Пацифист Карл фон Оссецкий, подвергавшийся и в вильгельмовские, и веймарские времена судебным преследованиям и выпущенный на свободу по рождественской амнистии 1932 года, то есть всего за несколько недель до прихода фашизма к власти, был вскоре снова упрятан сначала в тюрьму, а затем в концлагерь за то, что печатно потребовал от гитлеровского правительства выполнения предвыборных обещаний. С 1934 года велась кампания за присуждение Оссецкому Нобелевской премии мира.
Осенью 1935 года Томас Манн посылает в Осло, в Нобелевский комитет, письмо, содержание которого становится, разумеется, широко известно и до того, как полный его текст в июле следующего года появляется а шведской печати. «Считается, — пишет он, — что присуждение премии мира не должно обнаруживать политических оттенков, что прежде всего оно не должно заключать в себе афронта полномочному, по общему признанию, правительству европейской страны. Но присуждение этой премии есть неизбежно и при любых обстоятельствах политический акт. Неужели же это будет афронтом германскому правительству, если борец за мир Оссецкий — он, кстати, не коммунист и не еврей — получит премию мира? Афронтом германскому правительству было бы, наоборот, усомниться в искренности его слов».
Лояльность формы не рассчитана здесь, конечно, на то. чтобы оградить автора письма от обвинений в оскорблении государства, которое пока еще лишило его подданства только наполовину, и оттянуть таким образом окончательное отлучение. Она продиктована жанром — автор обращается как-никак в академическое учреждение, — но в то же время она лишь подчеркивает разоблачительный характер упоминания о миролюбивых заверениях германского правительства. Наш герой прекрасно понимает, что его письмо в Нобелевский комитет — политический акт. Кого введет в заблуждение эта издевательская, в сущности, лояльность, если весь мир знает, что кандидат на Нобелевскую премию мира томится у себя на родине в концентрационном лагере, что на все вопросы иностранных корреспондентов, которые задают их в присутствии лагерного начальства, он отвечает либо молчанием, либо отрывистым «Так точно» и только на их предложение указать хотя бы в общих чертах тему интересующих его книг дает другой, потрясающий ответ: «Немецкое средневековье!»? Но теперь, когда вторая часть «Иосифа» и сборник статей успели выйти в Берлине, попытки продлить германский паспорт отставлены, и эмигрант де-факто явно готов стать эмигрантом де-юре.
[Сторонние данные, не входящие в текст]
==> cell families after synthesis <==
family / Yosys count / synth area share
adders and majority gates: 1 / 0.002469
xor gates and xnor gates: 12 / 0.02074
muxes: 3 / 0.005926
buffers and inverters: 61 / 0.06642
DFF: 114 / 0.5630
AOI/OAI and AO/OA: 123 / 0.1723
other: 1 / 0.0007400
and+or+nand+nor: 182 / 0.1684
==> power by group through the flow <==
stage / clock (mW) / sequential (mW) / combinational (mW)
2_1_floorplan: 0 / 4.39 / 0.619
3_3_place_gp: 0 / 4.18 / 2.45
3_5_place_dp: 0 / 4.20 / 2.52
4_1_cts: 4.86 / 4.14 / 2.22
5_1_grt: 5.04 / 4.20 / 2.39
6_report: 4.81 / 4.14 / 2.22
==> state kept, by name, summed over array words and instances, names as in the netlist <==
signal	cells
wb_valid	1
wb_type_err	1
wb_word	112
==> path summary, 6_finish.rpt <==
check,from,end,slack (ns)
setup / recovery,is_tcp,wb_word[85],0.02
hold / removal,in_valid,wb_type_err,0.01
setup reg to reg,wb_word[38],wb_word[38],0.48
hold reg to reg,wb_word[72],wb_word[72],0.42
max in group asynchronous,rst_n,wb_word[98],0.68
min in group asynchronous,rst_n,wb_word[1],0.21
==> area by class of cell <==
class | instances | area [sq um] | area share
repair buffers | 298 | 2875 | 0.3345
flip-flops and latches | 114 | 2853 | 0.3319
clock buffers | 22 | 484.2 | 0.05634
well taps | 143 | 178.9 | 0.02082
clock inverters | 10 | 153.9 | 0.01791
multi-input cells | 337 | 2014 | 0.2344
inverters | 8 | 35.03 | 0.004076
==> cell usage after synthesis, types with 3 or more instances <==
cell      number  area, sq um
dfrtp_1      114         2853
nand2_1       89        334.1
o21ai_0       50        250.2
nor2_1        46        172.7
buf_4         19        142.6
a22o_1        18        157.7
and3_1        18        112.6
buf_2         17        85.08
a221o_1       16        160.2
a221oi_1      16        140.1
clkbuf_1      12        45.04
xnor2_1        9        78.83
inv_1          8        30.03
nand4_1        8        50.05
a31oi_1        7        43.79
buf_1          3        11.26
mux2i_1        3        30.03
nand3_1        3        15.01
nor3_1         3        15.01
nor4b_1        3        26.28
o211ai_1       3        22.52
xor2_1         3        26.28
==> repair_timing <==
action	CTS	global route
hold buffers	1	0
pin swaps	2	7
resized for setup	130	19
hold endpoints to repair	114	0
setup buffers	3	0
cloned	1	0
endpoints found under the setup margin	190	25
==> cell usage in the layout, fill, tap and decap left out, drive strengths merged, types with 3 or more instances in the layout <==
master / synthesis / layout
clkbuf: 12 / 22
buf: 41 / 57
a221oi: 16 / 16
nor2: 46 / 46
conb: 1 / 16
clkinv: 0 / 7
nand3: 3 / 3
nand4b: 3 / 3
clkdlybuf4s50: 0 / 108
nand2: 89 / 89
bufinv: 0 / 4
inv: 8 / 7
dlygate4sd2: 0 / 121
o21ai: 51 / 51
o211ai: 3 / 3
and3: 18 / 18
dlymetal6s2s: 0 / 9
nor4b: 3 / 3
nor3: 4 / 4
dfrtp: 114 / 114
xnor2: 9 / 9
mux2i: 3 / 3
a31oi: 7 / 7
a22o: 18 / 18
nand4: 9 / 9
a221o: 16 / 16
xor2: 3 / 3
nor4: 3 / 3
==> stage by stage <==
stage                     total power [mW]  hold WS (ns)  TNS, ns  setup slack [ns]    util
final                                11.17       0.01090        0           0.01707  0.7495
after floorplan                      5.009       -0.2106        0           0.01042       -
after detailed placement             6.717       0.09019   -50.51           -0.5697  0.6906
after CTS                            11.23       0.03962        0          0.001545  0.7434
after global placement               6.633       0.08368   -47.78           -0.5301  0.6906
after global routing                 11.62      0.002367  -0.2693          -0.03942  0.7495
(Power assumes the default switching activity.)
--- src/rtl/ssp_pkg.sv ---
// Package: shared types for the synchronous shift port.
// Assumes: nothing beyond IEEE 1800-2017 enums.
package ssp_pkg;
    typedef enum logic [1:0] {
        ST_IDLE  = 2'd0,
        ST_LEAD  = 2'd1,
        ST_SHIFT = 2'd2
    } ssp_state_e;

    typedef enum logic {
        DIR_TX = 1'b0,
        DIR_RX = 1'b1
    } ssp_dir_e;
endpackage

--- src/rtl/ssp_seq.sv ---
// Module: ssp_seq
// Transfer sequencer. It counts the system-clock phases within each shift
// period and the bits within each word, and it drives the shift clock. It
// also issues strobes to the datapath: start, advance the transmit bit,
// sample, and done.
// Assumes: SLOW_DIV and FAST_DIV are even and at least 4; the divider
// select is captured when each transfer starts.
module ssp_seq
    import ssp_pkg::*;
#(
    parameter int DATA_W   = 8,
    parameter int SLOW_DIV = 12,
    parameter int FAST_DIV = 4
) (
    input  logic clk,
    input  logic rst_n,
    input  logic div_sel,
    input  logic tx_req,
    input  logic rx_ok,
    output logic busy,
    output logic rx_active,
    output logic sclk,
    output logic go_tx,
    output logic adv_tx,
    output logic samp,
    output logic tx_done,
    output logic rx_done
);
    localparam int MAX_DIV = (SLOW_DIV > FAST_DIV) ? SLOW_DIV : FAST_DIV;
    localparam int PH_W    = $clog2(MAX_DIV);
    localparam int BC_W    = (DATA_W > 1) ? $clog2(DATA_W) : 1;
    localparam logic [PH_W-1:0] S_LAST = PH_W'(SLOW_DIV - 1);
    localparam logic [PH_W-1:0] S_PREV = PH_W'(SLOW_DIV - 2);
    localparam logic [PH_W-1:0] S_HALF = PH_W'(SLOW_DIV / 2);
    localparam logic [PH_W-1:0] F_LAST = PH_W'(FAST_DIV - 1);
    localparam logic [PH_W-1:0] F_PREV = PH_W'(FAST_DIV - 2);
    localparam logic [PH_W-1:0] F_HALF = PH_W'(FAST_DIV / 2);
    localparam logic [BC_W-1:0] LAST_BIT = BC_W'(DATA_W - 1);

    ssp_state_e      st;
    ssp_dir_e        dir;
    logic            fast;
    logic [PH_W-1:0] phase;
    logic [BC_W-1:0] bitcnt;
    logic            sclk_q;
    logic [PH_W-1:0] ph_last, ph_prev, ph_half;
    logic            in_shift, go_rx;

    // Per-transfer phase landmarks, chosen by the divider captured at start.
    always_comb begin
        ph_last = fast ? F_LAST : S_LAST;
        ph_prev = fast ? F_PREV : S_PREV;
        ph_half = fast ? F_HALF : S_HALF;
    end

    // Start decisions and the strobes sent to the datapath.
    always_comb begin
        in_shift = (st == ST_SHIFT);
        go_tx    = (st == ST_IDLE) && tx_req;
        go_rx    = (st == ST_IDLE) && !tx_req && rx_ok;
        adv_tx   = in_shift && (dir == DIR_TX) && (phase == ph_prev) && (bitcnt != LAST_BIT);
        samp     = in_shift && (dir == DIR_RX) && (phase == ph_half - 1'b1);
        rx_done  = in_shift && (dir == DIR_RX) && (phase == ph_half) && (bitcnt == LAST_BIT);
        tx_done  = in_shift && (dir == DIR_TX) && (phase == ph_last) && (bitcnt == LAST_BIT);
    end

    // Sequencer state, phase and bit counters, and the shift-clock register.
    always_ff @(posedge clk) begin
        if (!rst_n) begin
            st     <= ST_IDLE;
            dir    <= DIR_TX;
            fast   <= 1'b0;
            phase  <= '0;
            bitcnt <= '0;
            sclk_q <= 1'b1;
        end else begin
            case (st)
                ST_IDLE: begin
                    sclk_q <= 1'b1;
                    if (go_tx || go_rx) begin
                        st   <= ST_LEAD;
                        dir  <= go_tx ? DIR_TX : DIR_RX;
                        fast <= div_sel;
                    end
                end
                ST_LEAD: begin
                    st     <= ST_SHIFT;
                    phase  <= '0;
                    bitcnt <= '0;
                    sclk_q <= 1'b0;
                end
                default: begin
                    if (tx_done || rx_done) begin
                        st     <= ST_IDLE;
                        sclk_q <= 1'b1;
                    end else if (phase == ph_last) begin
                        phase  <= '0;
                        bitcnt <= bitcnt + 1'b1;
                        sclk_q <= 1'b0;
                    end else begin
                        phase <= phase + 1'b1;
                        if (phase == ph_half - 1'b1) begin
                            sclk_q <= 1'b1;
                        end
                    end
                end
            endcase
        end
    end

    assign busy      = (st != ST_IDLE);
    assign rx_active = busy && (dir == DIR_RX);
    assign sclk      = sclk_q;

    // every rising shift-clock edge falls at mid-period.
    assert_rise_mid_period_R1: assert property (@(posedge clk) disable iff (!rst_n)
        $rose(sclk_q) |-> (phase == ph_half));
endmodule

--- src/rtl/ssp_shift.sv ---
// Module: ssp_shift
// Data path. It holds the transmit shift register, which drives the data pin
// least significant bit first, and the receive shift register, which fills
// from the most significant end so that the first bit received ends in bit 0.
// Assumes: the strobes come from ssp_seq and are mutually consistent.
module ssp_shift #(
    parameter int DATA_W = 8
) (
    input  logic              clk,
    input  logic              rst_n,
    input  logic              go_tx,
    input  logic              adv_tx,
    input  logic              tx_done,
    input  logic              samp,
    input  logic [DATA_W-1:0] wdata,
    input  logic              sdi,
    output logic              sdo,
    output logic              oe,
    output logic [DATA_W-1:0] rx_word
);
    logic [DATA_W-1:0] txsh;
    logic [DATA_W-1:0] rxsh;

    // Transmit side: load the word, present one bit at a time, release the pin.
    always_ff @(posedge clk) begin
        if (!rst_n) begin
            txsh <= '0;
            sdo  <= 1'b0;
            oe   <= 1'b0;
        end else if (go_tx) begin
            txsh <= wdata;
            sdo  <= wdata[0];
            oe   <= 1'b1;
        end else if (adv_tx) begin
            txsh <= txsh >> 1;
            sdo  <= txsh[1];
        end else if (tx_done) begin
            oe   <= 1'b0;
        end
    end

    // Receive side: capture the pin at each sample strobe.
    always_ff @(posedge clk) begin
        if (!rst_n) begin
            rxsh <= '0;
        end else if (samp) begin
            rxsh <= {sdi, rxsh[DATA_W-1:1]};
        end
    end

    assign rx_word = rxsh;
endmodule

--- src/rtl/sync_shift_port.sv ---
// Module: sync_shift_port
// Top of the master synchronous half-duplex shift port. It combines the
// sequencer and the data path, holds the receive buffer and the two flags,
// and gates receive starts on enable and flag state.
// Assumes: one data pin, driven only while sdata_oe is high.
module sync_shift_port #(
    parameter int DATA_W   = 8,
    parameter int SLOW_DIV = 12,
    parameter int FAST_DIV = 4
) (
    input  logic              clk,
    input  logic              rst_n,
    input  logic              div_sel,
    input  logic              buf_wr,
    input  logic [DATA_W-1:0] buf_wdata,
    output logic [DATA_W-1:0] buf_rdata,
    input  logic              rx_en,
    input  logic              rx_flag_clr,
    input  logic              tx_flag_clr,
    output logic              rx_flag,
    output logic              tx_flag,
    input  logic              sdata_i,
    output logic              sdata_o,
    output logic              sdata_oe,
    output logic              sclk_o
);
    logic busy, rx_active, go_tx, adv_tx, samp, tx_done, rx_done;
    logic [DATA_W-1:0] rx_word;
    logic rx_ok;

    assign rx_ok = rx_en && !rx_flag;

    ssp_seq #(.DATA_W(DATA_W), .SLOW_DIV(SLOW_DIV), .FAST_DIV(FAST_DIV)) seq_i (
        .clk      (clk),
        .rst_n    (rst_n),
        .div_sel  (div_sel),
        .tx_req   (buf_wr),
        .rx_ok    (rx_ok),
        .busy     (busy),
        .rx_active(rx_active),
        .sclk     (sclk_o),
        .go_tx    (go_tx),
        .adv_tx   (adv_tx),
        .samp     (samp),
        .tx_done  (tx_done),
        .rx_done  (rx_done)
    );

    ssp_shift #(.DATA_W(DATA_W)) shift_i (
        .clk    (clk),
        .rst_n  (rst_n),
        .go_tx  (go_tx),
        .adv_tx (adv_tx),
        .tx_done(tx_done),
        .samp   (samp),
        .wdata  (buf_wdata),
        .sdi    (sdata_i),
        .sdo    (sdata_o),
        .oe     (sdata_oe),
        .rx_word(rx_word)
    );

    // Receive buffer and receive flag; a set beats a clear in the same cycle.
    always_ff @(posedge clk) begin
        if (!rst_n) begin
            rx_flag   <= 1'b0;
            buf_rdata <= '0;
        end else if (rx_done) begin
            rx_flag   <= 1'b1;
            buf_rdata <= rx_word;
        end else if (rx_flag_clr) begin
            rx_flag   <= 1'b0;
        end
    end

    // Transmit flag; a set beats a clear in the same cycle.
    always_ff @(posedge clk) begin
        if (!rst_n) begin
            tx_flag <= 1'b0;
        end else if (tx_done) begin
            tx_flag <= 1'b1;
        end else if (tx_flag_clr) begin
            tx_flag <= 1'b0;
        end
    end

    // a new transmit bit on the pin is followed by a falling shift-clock edge.
    assert_bit_before_fall_R3: assert property (@(posedge clk) disable iff (!rst_n)
        (sdata_oe && $past(sdata_oe) && (sdata_o != $past(sdata_o))) |=> !sclk_o);

    // the shift clock rests high when the engine is idle.
    assert_idle_clock_high_R4: assert property (@(posedge clk) disable iff (!rst_n)
        !busy |-> sclk_o);

    // the pin is released by the time the transmit flag rises.
    assert_pin_released_R6: assert property (@(posedge clk) disable iff (!rst_n)
        $rose(tx_flag) |-> !sdata_oe);

    // the receive flag rises one clock after a rising shift-clock edge.
    assert_rxflag_after_rise_R9: assert property (@(posedge clk) disable iff (!rst_n)
        $rose(rx_flag) |-> ($past(sclk_o) && !$past(sclk_o, 2)));

    // with the receive flag up and no write, an idle engine stays idle.
    assert_stall_on_flag_R10: assert property (@(posedge clk) disable iff (!rst_n)
        (!busy && rx_flag && !buf_wr) |=> !busy);

    // the pin is never driven while receiving.
    assert_no_drive_in_rx_R14: assert property (@(posedge clk) disable iff (!rst_n)
        rx_active |-> !sdata_oe);
endmodule

--- config.mk ---
export PLATFORM = sky130hd
export DESIGN_NAME = sync_shift_port
export DESIGN_NICKNAME = d
export VERILOG_FILES = /design/src/rtl/ssp_pkg.sv /design/src/rtl/ssp_seq.sv /design/src/rtl/ssp_shift.sv /design/src/rtl/sync_shift_port.sv
export SDC_FILE = /design/constraint.sdc
export NUM_CORES = 1
export LEC_CHECK = 0
export ABC_AREA = 1
export CAP_MARGIN = 10
export CORE_AREA = 10 10 64 79
export CTS_CLUSTER_SIZE = 25
export DETAILED_ROUTE_END_ITERATION = 16
export DIE_AREA = 0 0 74 89
export PLACE_DENSITY = 0.86
export SLEW_MARGIN = 20
export SYNTH_ARGS = -nofsm -noshare
export SYNTH_HDL_FRONTEND = slang
export SYNTH_SLANG_ARGS = --single-unit
export TNS_END_PERCENT = 100
--- constraint.sdc ---
create_clock -name clk -period 2.03 [get_ports clk]
set_input_delay 0.406 -clock clk [delete_from_list [all_inputs] [get_ports clk]]
set_output_delay 0.406 -clock clk [all_outputs]
set_load 0.005 [all_outputs]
И все-таки, повторяем, он и после письма в Нобелевский комитет им еще не становится. Он станет им лишь после того, как объявит об этой своей готовности во всеуслышание.
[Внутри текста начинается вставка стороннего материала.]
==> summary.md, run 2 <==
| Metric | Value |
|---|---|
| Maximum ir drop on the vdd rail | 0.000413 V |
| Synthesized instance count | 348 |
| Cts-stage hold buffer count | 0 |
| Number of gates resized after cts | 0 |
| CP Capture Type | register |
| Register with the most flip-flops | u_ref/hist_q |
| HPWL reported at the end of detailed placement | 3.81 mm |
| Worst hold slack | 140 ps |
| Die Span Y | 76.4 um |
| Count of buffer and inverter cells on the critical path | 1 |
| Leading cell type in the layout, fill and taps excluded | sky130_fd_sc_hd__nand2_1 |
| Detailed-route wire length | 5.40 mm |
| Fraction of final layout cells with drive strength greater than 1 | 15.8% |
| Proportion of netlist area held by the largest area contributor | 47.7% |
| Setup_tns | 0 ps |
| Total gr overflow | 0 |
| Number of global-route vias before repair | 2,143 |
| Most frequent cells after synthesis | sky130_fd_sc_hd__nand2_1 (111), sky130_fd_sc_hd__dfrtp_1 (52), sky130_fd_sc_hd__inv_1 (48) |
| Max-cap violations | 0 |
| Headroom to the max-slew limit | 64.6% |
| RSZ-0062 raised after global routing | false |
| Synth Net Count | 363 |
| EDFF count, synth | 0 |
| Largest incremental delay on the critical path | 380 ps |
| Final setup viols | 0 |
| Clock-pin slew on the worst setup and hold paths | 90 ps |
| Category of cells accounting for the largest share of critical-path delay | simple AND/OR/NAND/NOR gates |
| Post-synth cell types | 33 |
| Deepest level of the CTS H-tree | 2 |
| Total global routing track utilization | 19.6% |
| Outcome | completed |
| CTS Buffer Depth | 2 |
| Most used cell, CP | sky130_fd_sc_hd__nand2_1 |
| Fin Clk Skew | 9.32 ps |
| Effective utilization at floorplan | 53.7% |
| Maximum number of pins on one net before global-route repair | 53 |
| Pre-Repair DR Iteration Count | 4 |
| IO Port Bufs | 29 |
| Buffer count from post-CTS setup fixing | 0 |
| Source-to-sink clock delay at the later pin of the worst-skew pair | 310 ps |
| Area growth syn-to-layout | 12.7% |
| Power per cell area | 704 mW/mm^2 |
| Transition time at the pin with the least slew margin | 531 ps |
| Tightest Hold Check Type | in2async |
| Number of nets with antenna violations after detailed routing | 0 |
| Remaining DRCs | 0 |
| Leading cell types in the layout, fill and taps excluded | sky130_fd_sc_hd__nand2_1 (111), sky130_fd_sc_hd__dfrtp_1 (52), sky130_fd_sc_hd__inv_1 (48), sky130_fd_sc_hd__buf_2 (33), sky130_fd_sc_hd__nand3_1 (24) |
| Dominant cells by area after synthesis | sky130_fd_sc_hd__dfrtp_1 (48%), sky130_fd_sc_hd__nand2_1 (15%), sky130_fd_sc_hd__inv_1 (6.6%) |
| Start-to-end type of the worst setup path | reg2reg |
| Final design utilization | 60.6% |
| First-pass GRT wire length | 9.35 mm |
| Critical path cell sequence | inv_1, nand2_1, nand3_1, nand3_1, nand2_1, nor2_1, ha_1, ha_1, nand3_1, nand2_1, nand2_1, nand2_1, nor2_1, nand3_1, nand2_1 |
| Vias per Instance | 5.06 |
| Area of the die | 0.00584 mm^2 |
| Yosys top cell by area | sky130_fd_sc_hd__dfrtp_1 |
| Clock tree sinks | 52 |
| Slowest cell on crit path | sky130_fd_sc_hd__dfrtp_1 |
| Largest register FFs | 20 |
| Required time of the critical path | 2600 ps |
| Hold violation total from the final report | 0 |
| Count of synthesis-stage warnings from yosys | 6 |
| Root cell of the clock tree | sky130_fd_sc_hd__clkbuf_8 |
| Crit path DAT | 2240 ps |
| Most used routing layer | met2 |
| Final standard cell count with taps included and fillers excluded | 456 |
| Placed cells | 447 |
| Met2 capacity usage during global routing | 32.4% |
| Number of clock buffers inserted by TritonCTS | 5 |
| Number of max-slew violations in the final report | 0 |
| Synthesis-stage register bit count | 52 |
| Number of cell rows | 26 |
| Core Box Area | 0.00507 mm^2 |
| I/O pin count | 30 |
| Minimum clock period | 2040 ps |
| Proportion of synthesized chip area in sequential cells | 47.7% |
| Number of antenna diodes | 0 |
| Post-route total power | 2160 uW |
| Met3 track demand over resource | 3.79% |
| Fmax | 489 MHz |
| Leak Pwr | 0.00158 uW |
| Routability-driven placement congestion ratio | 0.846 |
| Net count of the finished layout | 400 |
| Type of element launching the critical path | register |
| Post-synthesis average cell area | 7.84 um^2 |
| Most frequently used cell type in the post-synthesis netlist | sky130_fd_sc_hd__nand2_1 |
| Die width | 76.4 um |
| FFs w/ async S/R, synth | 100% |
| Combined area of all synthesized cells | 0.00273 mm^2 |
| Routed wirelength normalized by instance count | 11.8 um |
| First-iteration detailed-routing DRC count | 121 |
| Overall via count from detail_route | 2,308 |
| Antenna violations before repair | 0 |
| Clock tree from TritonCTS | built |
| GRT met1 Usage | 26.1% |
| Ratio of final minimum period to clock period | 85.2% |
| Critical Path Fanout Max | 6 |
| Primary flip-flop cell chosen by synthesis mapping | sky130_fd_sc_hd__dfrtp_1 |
**src/rtl/tl_deser_pkg.sv**
```systemverilog
package tl_deser_pkg;
  // Per-cycle events of the slot sequencer.
  typedef struct packed {
    logic take;  // sample the lanes this cycle
    logic done;  // this cycle holds the last slot of a frame
  } slot_ev_t;
endpackage

```
**src/rtl/tl_slot_ctl.sv**
```systemverilog
module tl_slot_ctl
  import tl_deser_pkg::*;
#(
  parameter int BITS = 7
) (
  input  logic     clk,
  input  logic     clr,
  input  logic     mark,
  output slot_ev_t ev
);
  localparam int SW = $clog2(BITS + 1);
  localparam logic [SW-1:0] IDLE = SW'(BITS);

  logic [SW-1:0] nxt_q;
  logic [SW-1:0] cur;

  // A marker always restarts at slot 0; otherwise continue or stay idle.
  always_comb begin
    cur     = mark ? '0 : nxt_q;
    ev.take = (cur < IDLE);
    ev.done = (cur == SW'(BITS - 1));
  end

  always_ff @(posedge clk) begin
    if (clr)          nxt_q <= IDLE;
    else if (ev.take) nxt_q <= cur + SW'(1);
    else              nxt_q <= IDLE;
  end
endmodule

```
**src/rtl/tl_lane_cap.sv**
```systemverilog
module tl_lane_cap #(
  parameter int BITS = 7
) (
  input  logic            clk,
  input  logic            clr,
  input  logic            take,
  input  logic            ser,
  output logic [BITS-1:0] nxt
);
  logic [BITS-1:0] sh_q;

  // The newest bit enters at the top, so the first slot ends at bit 0.
  assign nxt = {ser, sh_q[BITS-1:1]};

  always_ff @(posedge clk) begin
    if (clr)       sh_q <= '0;
    else if (take) sh_q <= nxt;
  end
endmodule

```
**src/rtl/tl_clk_watch.sv**
```systemverilog
module tl_clk_watch #(
  parameter int LIMIT = 20
) (
  input  logic clk,
  input  logic clr,
  input  logic mark,
  output logic loss_set
);
  localparam int CW = $clog2(LIMIT + 1);
  localparam logic [CW-1:0] LAST = CW'(LIMIT - 1);

  logic [CW-1:0] cnt_q;

  assign loss_set = !mark && (cnt_q == LAST);

  always_ff @(posedge clk) begin
    if (clr || mark)      cnt_q <= '0;
    else if (cnt_q != LAST) cnt_q <= cnt_q + CW'(1);
  end
endmodule

```
**src/rtl/tl_deser.sv**
```systemverilog
module tl_deser
  import tl_deser_pkg::*;
#(
  parameter int LANES       = 3,
  parameter int BITS        = 7,
  parameter int LOSS_CYCLES = 20   // must exceed 2*BITS
) (
  input  logic                  clk,
  input  logic                  rst,
  input  logic                  pwr_dn_n,
  input  logic                  frame_mark,
  input  logic [LANES-1:0]      ser_in,
  output logic [LANES*BITS-1:0] data_out,
  output logic                  strobe_out
);
  localparam int WORD = LANES * BITS;
  localparam int TW   = $clog2(BITS + 1);
  localparam int LOW  = BITS / 2;

  logic            clr;
  slot_ev_t        ev;
  logic [WORD-1:0] word_nxt;
  logic [WORD-1:0] cap_q;
  logic [TW-1:0]   tmr_q;
  logic [TW-1:0]   ph_q;
  logic [TW-1:0]   ph_n;
  logic            load;
  logic            loss_set;
  logic            hold_q;
  logic            hold_n;
  logic            live_q;

  assign clr = rst || !pwr_dn_n;

  tl_slot_ctl #(.BITS(BITS)) u_slot (
    .clk (clk),
    .clr (clr),
    .mark(frame_mark),
    .ev  (ev)
  );

  for (genvar l = 0; l < LANES; l++) begin : g_lane
    tl_lane_cap #(.BITS(BITS)) u_cap (
      .clk (clk),
      .clr (clr),
      .take(ev.take),
      .ser (ser_in[l]),
      .nxt (word_nxt[l*BITS +: BITS])
    );
  end

  tl_clk_watch #(.LIMIT(LOSS_CYCLES)) u_watch (
    .clk     (clk),
    .clr     (clr),
    .mark    (frame_mark),
    .loss_set(loss_set)
  );

  // Stage 1: collected word, plus a timer that releases it one frame later.
  always_ff @(posedge clk) begin
    if (clr) begin
      cap_q <= '0;
      tmr_q <= '0;
    end else if (ev.done) begin
      cap_q <= word_nxt;
      tmr_q <= TW'(BITS);
    end else if (tmr_q != '0) begin
      tmr_q <= tmr_q - TW'(1);
    end
  end

  assign load   = (tmr_q == TW'(1));
  assign hold_n = loss_set || (hold_q && !load);
  assign ph_n   = (ph_q == TW'(BITS - 1)) ? '0 : ph_q + TW'(1);

  // Stage 2: output word, strobe phase and the lost-clock state.
  always_ff @(posedge clk) begin
    if (clr) begin
      data_out   <= '0;
      ph_q       <= '0;
      live_q     <= 1'b0;
      hold_q     <= 1'b0;
      strobe_out <= 1'b0;
    end else begin
      hold_q <= hold_n;
      if (load) begin
        data_out <= cap_q;
        ph_q     <= '0;
        live_q   <= 1'b1;
      end else begin
        ph_q <= ph_n;
      end
      if (hold_n)                strobe_out <= 1'b1;
      else if (load || !live_q)  strobe_out <= 1'b0;
      else                       strobe_out <= (ph_n >= TW'(LOW));
    end
  end
endmodule

```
А теперь отвлечемся покамест от его правовых дел — при всей их тогдашней практической важности не они, конечно, и тогда составляли содержание и нерв его жизни, заполняли его время и мысли, а работа, а всегдашний внутренний диалог с собой и со временем.
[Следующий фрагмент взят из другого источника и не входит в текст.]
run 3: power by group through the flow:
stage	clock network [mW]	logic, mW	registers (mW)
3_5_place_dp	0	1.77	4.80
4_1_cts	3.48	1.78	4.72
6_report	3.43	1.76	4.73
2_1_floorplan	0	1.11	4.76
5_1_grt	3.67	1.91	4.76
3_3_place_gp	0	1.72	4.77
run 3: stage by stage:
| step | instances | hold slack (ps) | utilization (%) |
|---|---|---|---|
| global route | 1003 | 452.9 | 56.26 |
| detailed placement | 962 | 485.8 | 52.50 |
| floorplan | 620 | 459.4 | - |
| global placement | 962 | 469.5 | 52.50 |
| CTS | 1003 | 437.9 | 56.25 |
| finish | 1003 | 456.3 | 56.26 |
Он снова садится за рукопись «Иосифа» уже в марте 1933 года в Ленцергейде, уже в промежуточном и чуть ли не самом краткосрочном пристанище. «Сегодня, — пишет он оттуда, — я впервые смог вновь заняться «Иосифом»... Сосредоточенность, собранность — это вообще мое страстное желание». Но сосредоточиться на работе, уйти в нее с головой, ему очень и очень долго не удается. Проходит два месяца, и он пишет с Французской Ривьеры: «Со мной жена и дети и самые необходимые книги; климат в высшей степени приятен, и в знаках симпатии и верности нет недостатка. Однако нервная моя усталость сказывается в вялости и лености духа, которая что ни утро уже после нескольких строк одерживает победу над доброй волей к продвижению вперед». Проходит не два месяца, а два года, и судьба этой работы внушает ему прямо-таки тревогу: «Скверное настроение, усталость, отвращение, творческая парализованность или полупарализованность. Недовольство композицией и стилем 3-го тома... Неужели не хватит выдержки довести этот труд до конца так, чтобы он был достоин своего начала?»
Разумеется, перемена внешних условий жизни не проходит для его работы бесследно, разумеется, она ей мешает, хотя условия эти и теперь, особенно по сравнению с социально-бытовыми тяготами, выпавшими на долю большинства его покинувших родину соотечественников, вполне сносны, хотя он сам, бодрясь, по-видимому, перед своим бывшим другом, а ныне идейным врагом Бертрамом, замечает, что для него, выросшего на севере Германии, Цюрих, где говорят по-немецки, в такой же почти мере чужой и вместе родной город, как Мюнхен. Перемена внешних условий, переживания чисто эмигрантские отражаются даже в самой его работе. Читая страницы третьей части «Иосифа», написанные весной тридцать четвертого года и повествующие о прибытии героя с толпой других азиатов в Египет, не нужно напрягать слуха, чтобы услышать в укоре пришельцам египетского пограничника («Вас слишком много.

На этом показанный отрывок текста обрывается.